2. A method according to claim 1, characterized in that the sintered material has a particle size fraction of less than 0.5 orders of magnitude greater by 8 to 13% by weight, preferably 110% by weight. 3. A method according to claim 1 or 2, characterized in that the mixture consists of particulate sintered magnesia and a binder. 4. The mixture contains particulate high alumina sintered materials such as mulite and/or corundum, optionally up to 2% by weight of refractory fine particulate clay or burnt alumina, and a binder.
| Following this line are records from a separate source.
**config.mk**
```make
export PLATFORM = sky130hd
export DESIGN_NAME = writeback_unit
export DESIGN_NICKNAME = d
export VERILOG_FILES = /design/src/rtl/wb_pkg.sv /design/src/rtl/wb_fifo.sv /design/src/rtl/writeback_unit.sv
export SDC_FILE = /design/constraint.sdc
export NUM_CORES = 1
export LEC_CHECK = 0
export CORE_AREA = 2 2 166 168
export CTS_CLUSTER_SIZE = 12
export DETAILED_ROUTE_END_ITERATION = 7
export DIE_AREA = 0 0 168 170
export DONT_BUFFER_PORTS = 1
export HOLD_SLACK_MARGIN = 0.06
export PLACE_DENSITY = 0.59
export SLEW_MARGIN = 5
export SYNTH_ARGS = -nofsm -noshare
export SYNTH_HDL_FRONTEND = slang
export SYNTH_SLANG_ARGS = --single-unit
```
**constraint.sdc**
```tcl
create_clock -name clk -period 3.3 [get_ports clk]
set_clock_uncertainty 0.15 [all_clocks]
set_input_delay 0.66 -clock clk [delete_from_list [all_inputs] [get_ports clk]]
set_output_delay 0.66 -clock clk [all_outputs]
set_load 0.005 [all_outputs]
```
**src/rtl/wb_pkg.sv**
```systemverilog
// Shared widths and types for the register-file writeback unit.
// An entry is one pending mul/div result: destination register plus data.
package wb_pkg;
    localparam int REG_AW  = 5;
    localparam int DATA_W  = 32;
    localparam int ENTRY_W = REG_AW + DATA_W;

    typedef enum logic [1:0] {
        SRC_NONE = 2'd0,
        SRC_ALU  = 2'd1,
        SRC_MD   = 2'd2
    } wb_src_t;

    typedef struct packed {
        logic [REG_AW-1:0] addr;
        logic [DATA_W-1:0] data;
    } wb_entry_t;
endpackage

```
**src/rtl/wb_fifo.sv**
```systemverilog
// Small result FIFO for mul/div results; the head entry is readable without a pop.
// Callers never push when full or pop when empty.
module wb_fifo
    import wb_pkg::*;
#(
    parameter int QDEPTH = 4
) (
    input  logic      clk,
    input  logic      reset,
    input  logic      push,
    input  logic      pop,
    input  wb_entry_t din,
    output wb_entry_t dout,
    output logic      full,
    output logic      empty
);
    localparam int PW = (QDEPTH > 1) ? $clog2(QDEPTH) : 1;
    localparam int CW = $clog2(QDEPTH + 1);

    wb_entry_t         mem [QDEPTH];
    logic [PW-1:0]     wr_ptr;
    logic [PW-1:0]     rd_ptr;
    logic [CW-1:0]     count;

    assign full  = (count == CW'(QDEPTH));
    assign empty = (count == '0);
    assign dout  = mem[rd_ptr];

    // Storage carries no reset; only the pointers and count define validity.
    always_ff @(posedge clk) begin
        if (push) begin
            mem[wr_ptr] <= din;
        end
    end

    // Depth is a power of two, so pointers wrap by plain overflow.
    always_ff @(posedge clk or posedge reset) begin
        if (reset) begin
            wr_ptr <= '0;
            rd_ptr <= '0;
            count  <= '0;
        end else begin
            if (push) begin
                wr_ptr <= wr_ptr + PW'(1);
            end
            if (pop) begin
                rd_ptr <= rd_ptr + PW'(1);
            end
            case ({push, pop})
                2'b10:   count <= count + CW'(1);
                2'b01:   count <= count - CW'(1);
                default: count <= count;
            endcase
        end
    end
endmodule

```
**src/rtl/writeback_unit.sv**
```systemverilog
// Owns the register file write port: merges ALU results with queued mul/div
// results, bounds mul/div starvation, and tracks outstanding mul/div destinations.
module writeback_unit
    import wb_pkg::*;
#(
    parameter int QDEPTH       = 4,
    parameter int STARVE_LIMIT = 4
) (
    input  logic              clk,
    input  logic              reset,
    input  logic              alu_valid,
    input  logic [REG_AW-1:0] alu_a,
    input  logic [DATA_W-1:0] alu_d,
    output logic              alu_stall,
    input  logic              md_valid,
    output logic              md_ready,
    input  logic [REG_AW-1:0] md_a,
    input  logic [DATA_W-1:0] md_d,
    input  logic              busy_set,
    input  logic [REG_AW-1:0] busy_a,
    output logic [31:0]       busy,
    output logic              we3,
    output logic [REG_AW-1:0] a3,
    output logic [DATA_W-1:0] wd3
);
    localparam int SCW = $clog2(STARVE_LIMIT + 1);
    localparam logic [SCW-1:0] SC_MAX = SCW'(STARVE_LIMIT);

    // Handshakes: a mul/div result transfers on any cycle with md_valid && md_ready
    // (r0 results transfer and are dropped); an ALU result is consumed on any cycle
    // with alu_valid && !alu_stall, otherwise the producer holds it unchanged.

    wb_src_t           src;
    wb_entry_t         head;
    wb_entry_t         md_entry;
    logic              fifo_full;
    logic              fifo_empty;
    logic              md_push;
    logic              md_pop;
    logic [SCW-1:0]    sc;
    logic [REG_AW-1:0] sel_a;
    logic [DATA_W-1:0] sel_d;
    logic [31:0]       busy_next;

    assign md_ready = !fifo_full;
    assign md_push  = md_valid && md_ready && (md_a != '0);
    assign md_entry = '{addr: md_a, data: md_d};
    assign md_pop   = (src == SRC_MD);

    wb_fifo #(.QDEPTH(QDEPTH)) u_fifo (
        .clk   (clk),
        .reset (reset),
        .push  (md_push),
        .pop   (md_pop),
        .din   (md_entry),
        .dout  (head),
        .full  (fifo_full),
        .empty (fifo_empty)
    );

    // Arbitration uses only registered state and alu_valid, never md_valid.
    always_comb begin
        src       = SRC_NONE;
        alu_stall = 1'b0;
        if (!fifo_empty && (sc == SC_MAX)) begin
            src       = SRC_MD;
            alu_stall = alu_valid;
        end else if (alu_valid) begin
            src = SRC_ALU;
        end else if (!fifo_empty) begin
            src = SRC_MD;
        end
    end

    always_comb begin
        sel_a = alu_a;
        sel_d = alu_d;
        if (src == SRC_MD) begin
            sel_a = head.addr;
            sel_d = head.data;
        end
    end

    always_ff @(posedge clk or posedge reset) begin
        if (reset) begin
            sc <= '0;
        end else if (md_pop || fifo_empty) begin
            sc <= '0;
        end else if ((src == SRC_ALU) && (sc != SC_MAX)) begin
            sc <= sc + SCW'(1);
        end
    end

    always_ff @(posedge clk or posedge reset) begin
        if (reset) begin
            we3 <= 1'b0;
            a3  <= '0;
            wd3 <= '0;
        end else if (src != SRC_NONE) begin
            we3 <= (sel_a != '0);
            a3  <= sel_a;
            wd3 <= sel_d;
        end else begin
            we3 <= 1'b0;
        end
    end

    // A new dispatch to the register being retired this cycle must stay busy.
    always_comb begin
        busy_next = busy;
        if (md_pop) begin
            busy_next[head.addr] = 1'b0;
        end
        if (busy_set && (busy_a != '0)) begin
            busy_next[busy_a] = 1'b1;
        end
        busy_next[0] = 1'b0;
    end

    always_ff @(posedge clk or posedge reset) begin
        if (reset) begin
            busy <= '0;
        end else begin
            busy <= busy_next;
        end
    end
endmodule
```
==> results of run 1 <==
==> routing by layer <==
| metal | global-route usage | share of wire | up-vias |
|---|---|---|---|
| met2 | 0.2476 | 0.48 | 203 |
| met1 | 0.1810 | 0.41 | 2643 |
| li1 | - | - | 2274 |
| met4 | 0.04310 | 0.029 | 0 |
| met5 | 0 | 0 | - |
| met3 | 0.04233 | 0.079 | 37 |
==> critical path: stages, from the launching register on <==
cell     delay (ns)
dfrtp_1        0.46
or3_1          0.61
and3_1         0.29
==> layout make-up <==
| class | count | area, sq um | share of cell area |
|---|---|---|---|
| flip-flops and latches | 227 | 6424 | 0.6007 |
| multi-input cells | 282 | 2618 | 0.2448 |
| clock buffers | 39 | 688.2 | 0.06435 |
| well taps | 341 | 426.7 | 0.03990 |
| repair buffers | 43 | 407.9 | 0.03814 |
| clock inverters | 6 | 92.59 | 0.008658 |
| inverters | 9 | 35.03 | 0.003276 |
| diodes | 1 | 2.502 | 0.0002340 |
==> sequential cells by signal, summed over array words and instances, names as in the netlist <==
signal,cells
u_fifo.mem,148
wd3,32
busy,31
a3,5
sc,3
u_fifo.count,3
u_fifo.rd_ptr,2
u_fifo.wr_ptr,2
we3,1
==> power groups by stage <==
stage | clock [mW] | sequential, mW | combinational [mW]
4_1_cts | 2.72 | 4.47 | 2.55
2_1_floorplan | 0 | 4.26 | 2.02
5_1_grt | 2.83 | 4.56 | 2.78
6_report | 2.67 | 4.46 | 2.51
3_3_place_gp | 0 | 4.48 | 2.42
3_5_place_dp | 0 | 4.52 | 2.51
==> cell usage after synthesis, types with 5 or more instances <==
cell	instances
edfxtp_1	148
dfrtp_1	79
a21oi_1	46
and2_1	36
mux4_2	36
a31oi_1	34
a221o_1	31
clkbuf_1	22
a21boi_0	16
buf_2	14
nor2_1	10
inv_1	9
ha_1	7
nand3_1	7
o21ai_0	6
and3b_1	5
==> cells by family after synthesis <==
| family | count (synthesis) | share of synthesized area |
|---|---|---|
| AO/OA/AOI/OAI | 142 | 0.1067 |
| XOR/XNOR | 7 | 0.006635 |
| adder cells (fa/ha/maj) | 8 | 0.01164 |
| buffers and inverters | 51 | 0.02505 |
| flip-flops | 227 | 0.6949 |
| multiplexers | 38 | 0.09181 |
| other | 1 | 0.0004058 |
| AND/OR/NAND/NOR | 86 | 0.06283 |
==> per-stage QoR <==
stage	hold WS (ns)	total power [mW]	cell area, sq um
after floorplan	0.2792	6.277	9240
after global placement	0.2892	6.904	9570
after detailed placement	0.3172	7.026	9570
after CTS	0.06001	9.746	10650
after global routing	0.06140	10.17	10690
final	0.07883	9.642	10690
==> worst paths after layout <==
kind | start | endpoint | slack [ns] | cells past startpoint
min reg2reg | sc[0] | sc[0] | 0.32 | 1
max in group asynchronous | reset | u_fifo.rd_ptr[0] | 1.60 | 3
max | u_fifo.count[1] | alu_stall | 0.60 | 2
min in group asynchronous | reset | busy[27] | 0.53 | 2
max reg2reg | u_fifo.count[1] | u_fifo.count[2] | 0.72 | 9
min | md_d[1] | u_fifo.mem[2][1] | 0.08 | 0
==> reports/metrics.csv, run 1 <==
stage,metric,value,unit
power_and_ir_drop,power_frac_clock,0.277,
timing,relSlewSlack,0.2798,
layout,final_layout_size_suffix_gt1_frac,0.1568,
worst_hold_path,worst_hold_path_type,input pin to register,
synthesis,synth_nets,652,
place,port_buffers,0,
setup_path,cp.required,2.49,ns
global_route,grt_max_degree,38,
timing,fin_crit_sh,0.8193,
synthesis,yosys-top-cells-area,"edfxtp_1, dfrtp_1, mux4_2, a221o_1, a21oi_1",
cts,tritoncts,done,
cts,htreeDepth,1,
setup_path,start_kind,register,
cts,cts.sinks,227,
timing,fmax,369.9,MHz
global_route,grt_pass1_wl,32030,um
timing,drv_slew,0,
cts,hold_buffers,30,
route,drc,0,
power_and_ir_drop,peakVddDrop,0.4155,mV
route,drt-wirelength-per-cell,22.09,um
setup_path,critPathCaptureType,output pin,
die,die_w,168,um
synthesis,yosysWarnings,0,
route,dr.pass1.iters,5,
timing,tns,0,ns
global_route,grt_pass1_vias,5432,
layout,fin_cells,948,
timing,rsz0062_at_grt,no,
die,io_pins,156,
cts,clock_path_buffers,3,
synthesis,synth_top_area_cell,edfxtp_1,
synthesis,synth-seq-area-share,0.6949,
global_route,antenna_found_initial,0,
power_and_ir_drop,switching_power,3.050,mW
cts,insertion_delay,0.52,ns
power_and_ir_drop,p_leak,3.791,nW
place,dp_cells,868,
layout,finish.utilization,0.4013,
layout,fillers,2400,
place,place_hpwl,13160,um
place,pre_cts_slack,0.4943,ns
synthesis,syn_inst,560,
cts,cts.reportedPaths.clkPinSlew,0.06,ns
timing,worst_pin_slew,1.080,ns
setup_path,cp.arrival,1.89,ns
layout,synthToLayoutAreaGrowth,15.73,%
cts,cts_setup_buffers,0,
cts,post_cts_resized,0,
setup_path,cp_max_fo,13,
cts,cts-buffers-inserted,25,
synthesis,async_reset_ff_frac,0.3480,
synthesis,ys.flop_type,edfxtp_1,
synthesis,yosys.area.top_type_share,0.4810,
synthesis,synth.avg_cell_area,16.50,sq um
die,fp.dieH,170,um
global_route,track_usage,0.1456,
route,vias_per_cell,5.440,
synthesis,syn_area,0.009240,sq mm
place,gp_congestion,0.8258,
power_and_ir_drop,power.density,901.7,mW/mm^2
die,core-area,0.02665,sq mm
layout,layout.nets,680,
synthesis,synth_seq_cells,227,
timing,fin_ws,0.5964,ns
route,via_count,5157,
layout,final_common_cell,edfxtp_1,
timing,post-route-min-period,2.704,ns
route,ant_nets,0,
power_and_ir_drop,swShare,0.3163,
synthesis,synth.distinct_cells,45,
power_and_ir_drop,p_seq_frac,0.462,
run_status,status,finished clean,
timing,hold_viol_final,0,
power_and_ir_drop,p_int,6.593,mW
synthesis,synth_edf_count,148,
cts,root_buffer,clkbuf_16,
die,die-area,0.02856,sq mm
power_and_ir_drop,power_frac_comb,0.261,
route,drt_wl_total,20940,um
route,drt-initial-drc-count,323,
die,initial_core_util,0.3467,
die,num_rows,60,
setup_path,worst-setup-path-type,register to output pin,
job,cap_viol_max_count,0,
timing,setup_viol,0,
global_route,grt-ovfl-total,0,
layout,most-common-layout-cells,"edfxtp_1, dfrtp_1, a21oi_1",
Note: power is estimated with default switching activity, not from simulation.
==> run 2, diff against run 1 <==
==> constraint.sdc (replaced) <==
create_clock -name clk -period 2.5 [get_ports clk]
set_clock_uncertainty 0.15 [all_clocks]
set_input_delay 0.5 -clock clk [delete_from_list [all_inputs] [get_ports clk]]
set_output_delay 0.5 -clock clk [all_outputs]
set_load 0.005 [all_outputs]
==> reports/metrics.csv, run 2 (same netlist as run 1, synthesis figures left out) <==
stage,metric,value,unit,change
timing,fin_crit_sh,0.9525,,
route,drt_wl_total,21360,um,was 20940 um
power_and_ir_drop,p_int,9.001,mW,was 6.593 mW
route,vias_per_cell,5.352,,was 5.440
cts,insertion_delay,0.53,ns,was 0.52 ns
timing,relSlewSlack,0.4056,,was 0.2798
global_route,grt_pass1_vias,5583,,was 5432
cts,post_cts_resized,0,,unchanged
layout,multi_input_area,0.002623,sq mm,was 0.002618 sq mm
global_route,grt_max_degree,39,,was 38
route,via_count,5422,,was 5157
power_and_ir_drop,switching_power,4.181,mW,was 3.050 mW
die,core-area,0.02665,sq mm,unchanged
die,die-area,0.02856,sq mm,unchanged
setup_path,critPathCaptureType,output pin,,unchanged
place,port_buffers,0,,unchanged
setup_path,cp_max_fo,6,,was 13
layout,synthToLayoutAreaGrowth,23.33,%,was 15.73%
setup_path,max_stage_delay,0.44,ns,was 0.61 ns
cts,cts.reportedPaths.clkPinSlew,0.06,ns,about the same
setup_path,crit_family,simple AND/OR/NAND/NOR gates,,unchanged
power_and_ir_drop,power_frac_comb,0.288,,was 0.261
layout,regArea,0.006424,sq mm,unchanged
global_route,grt-ovfl-total,0,,unchanged
power_and_ir_drop,p_seq_frac,0.439,,was 0.462
route,drc,0,,unchanged
cts,cts.sinks,227,,unchanged
setup_path,cp.required,1.85,ns,was 2.49 ns
route,dr.pass1.iters,5,,unchanged
timing,drv_slew,0,,unchanged
route,drt-initial-drc-count,424,,was 323
power_and_ir_drop,peakVddDrop,0.4940,mV,was 0.4155 mV
cts,htreeDepth,1,,unchanged
place,gp_congestion,0.8404,,was 0.8258
run_status,status,finished clean,,unchanged
layout,final_layout_size_suffix_gt1_frac,0.1833,,was 0.1568
timing,setup_viol,0,,unchanged
power_and_ir_drop,power_frac_clock,0.272,,was 0.277
cts,cts-buffers-inserted,25,,unchanged
route,drt-wirelength-per-cell,21.09,um,was 22.09 um
worst_hold_path,worst_hold_path_type,input pin to register,,unchanged
timing,hold_viol_final,0,,unchanged
die,num_rows,60,,unchanged
place,place_area,0.009831,sq mm,was 0.009570 sq mm
setup_path,worst-setup-path-type,register to output pin,,unchanged
power_and_ir_drop,p_leak,4.113,nW,was 3.791 nW
power_and_ir_drop,swShare,0.3172,,was 0.3163
layout,layout.nets,744,,was 680
timing,post-route-min-period,2.381,ns,
layout,most-common-layout-cells,"edfxtp_1, dfrtp_1, dlygate4sd3_1",,"was edfxtp_1, dfrtp_1, a21oi_1"
layout,finish.utilization,0.4276,,was 0.4013
cts,cts_setup_buffers,0,,unchanged
setup_path,start_kind,register,,unchanged
timing,fmax,419.9,MHz,
layout,top_regs,"u_fifo.mem (148), wd3 (32), busy (31)",,unchanged
setup_path,crit_path_cell_trace,buf_4 > or3_1 > and3_1,,was or3_1 > and3_1
setup_path,critPathSlowestCell,or3_1,,unchanged
layout,top_register,u_fifo.mem,,unchanged
die,io_pins,156,,unchanged
cts,root_buffer,clkbuf_16,,unchanged
die,initial_core_util,0.3467,,unchanged
die,die_w,168,um,unchanged
layout,fillers,2331,,was 2400
setup_path,cp.arrival,1.73,ns,was 1.89 ns
timing,rsz0062_at_grt,no,,unchanged
layout,final_area,0.01140,sq mm,was 0.01069 sq mm
job,cap_viol_max_count,0,,unchanged
timing,worst_pin_slew,0.8897,ns,was 1.080 ns
cts,tritoncts,done,,unchanged
layout,final_common_cell,edfxtp_1,,unchanged
route,ant_nets,0,,unchanged
setup_path,crit_buf_inv,1,,was 0
power_and_ir_drop,power.density,1157,mW/mm^2,was 901.7 mW/mm^2
layout,largest_register_ffs,148,,unchanged
global_route,track_usage,0.1481,,was 0.1456
die,fp.dieH,170,um,unchanged
global_route,grt_pass1_wl,32600,um,was 32030 um
cts,clock_path_buffers,3,,unchanged
global_route,antenna_found_initial,0,,unchanged
place,place_hpwl,13610,um,was 13160 um
run 2: final timing paths:
| check | from | end | slack [ns] | depth (start not counted) |
|---|---|---|---|---|
| setup reg to reg | u_fifo.rd_ptr[0] | busy[12] | 0.21 | 3 |
| max in group asynchronous | reset | wd3[20] | 1.19 | 3 |
| hold / removal | busy_a[4] | busy[1] | 0.14 | 3 |
| setup / recovery | u_fifo.count[1] | alu_stall | 0.12 | 3 |
| min in group asynchronous | reset | wd3[1] | 0.35 | 2 |
| hold reg to reg | sc[0] | sc[0] | 0.32 | 1 |
run 2: area by class of cell:
type / instances / share of cell area
Inverter: 9 / 0.003294
Clock buffer: 37 / 0.06061
Antenna cell: 1 / 0.0002196
Clock inverter: 9 / 0.009772
Tap cell: 341 / 0.03744
Timing Repair Buffer: 107 / 0.09486
Multi-Input combinational cell: 282 / 0.2301
Sequential cell: 227 / 0.5637
run 2: tightest hold or removal path, cell delays in order:
cell	delay [ns]
nor3_1	0.07
a21oi_1	0.15
a31oi_1	0.05
run 2: power groups by stage:
stage	logic (mW)	clock network, mW	registers (mW)
final	3.80	3.59	5.79
after global routing	4.15	3.81	5.91
after CTS	3.85	3.68	5.80
after detailed placement	3.72	0	5.85
after global placement	3.62	0	5.81
after floorplan	2.67	0	5.62
run 2: through the flow:
stage	hold WS, ns	worst slack (ns)	TNS [ns]	power (mW)	instances
3_5_place_dp	0.3055	-0.06412	-0.06412	9.577	890
6_report	0.1365	0.1188	0	13.18	1013
5_1_grt	0.1778	0.04577	0	13.87	1012
3_3_place_gp	0.2934	-0.03844	-0.03844	9.431	890
2_1_floorplan	0.2792	-0.02749	-0.02749	8.295	560
4_1_cts	0.1080	0.07947	0	13.33	1012
run 2: layer usage:
metal	vias to the layer above	share of wire	GRT usage
met4	0	0.028	0.04083
met2	214	0.49	0.2569
met3	38	0.071	0.04116
met1	2762	0.41	0.1824
met5	-	0	0
li1	2408	-	-
run 2: repair_timing:
item	in CTS	in global routing
hold buffers	76	0
setup endpoints to repair	0	0
endpoints found under the hold margin	205	0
A method according to claim 1 or 2, characterized in that the method comprises: 5. In the mold 3, at least in the outer region of the tenon 6 and in the region of the supporting surface 12 following this, a coarse particle mixture 2 is provided, with an overlying approximately flat boundary surface 8.
2. A method as claimed in claim 1, characterized in that at least in the area of the sliding surface 13 a finer particle mixture 1 is provided. 6 In the mold 3, in the area of the sliding surface 13 and subsequently, without spatial interruption, in the central part of the tenon-shaped projection 6 provided for forming the discharge opening 11, the finer particles are applied. 2. A method according to claim 1, characterized in that a mixture 1 is provided. 7. Method according to claim 1, characterized in that in the mold 3 a steel plate 5 is inserted onto the layer or plate 4 of resilient material.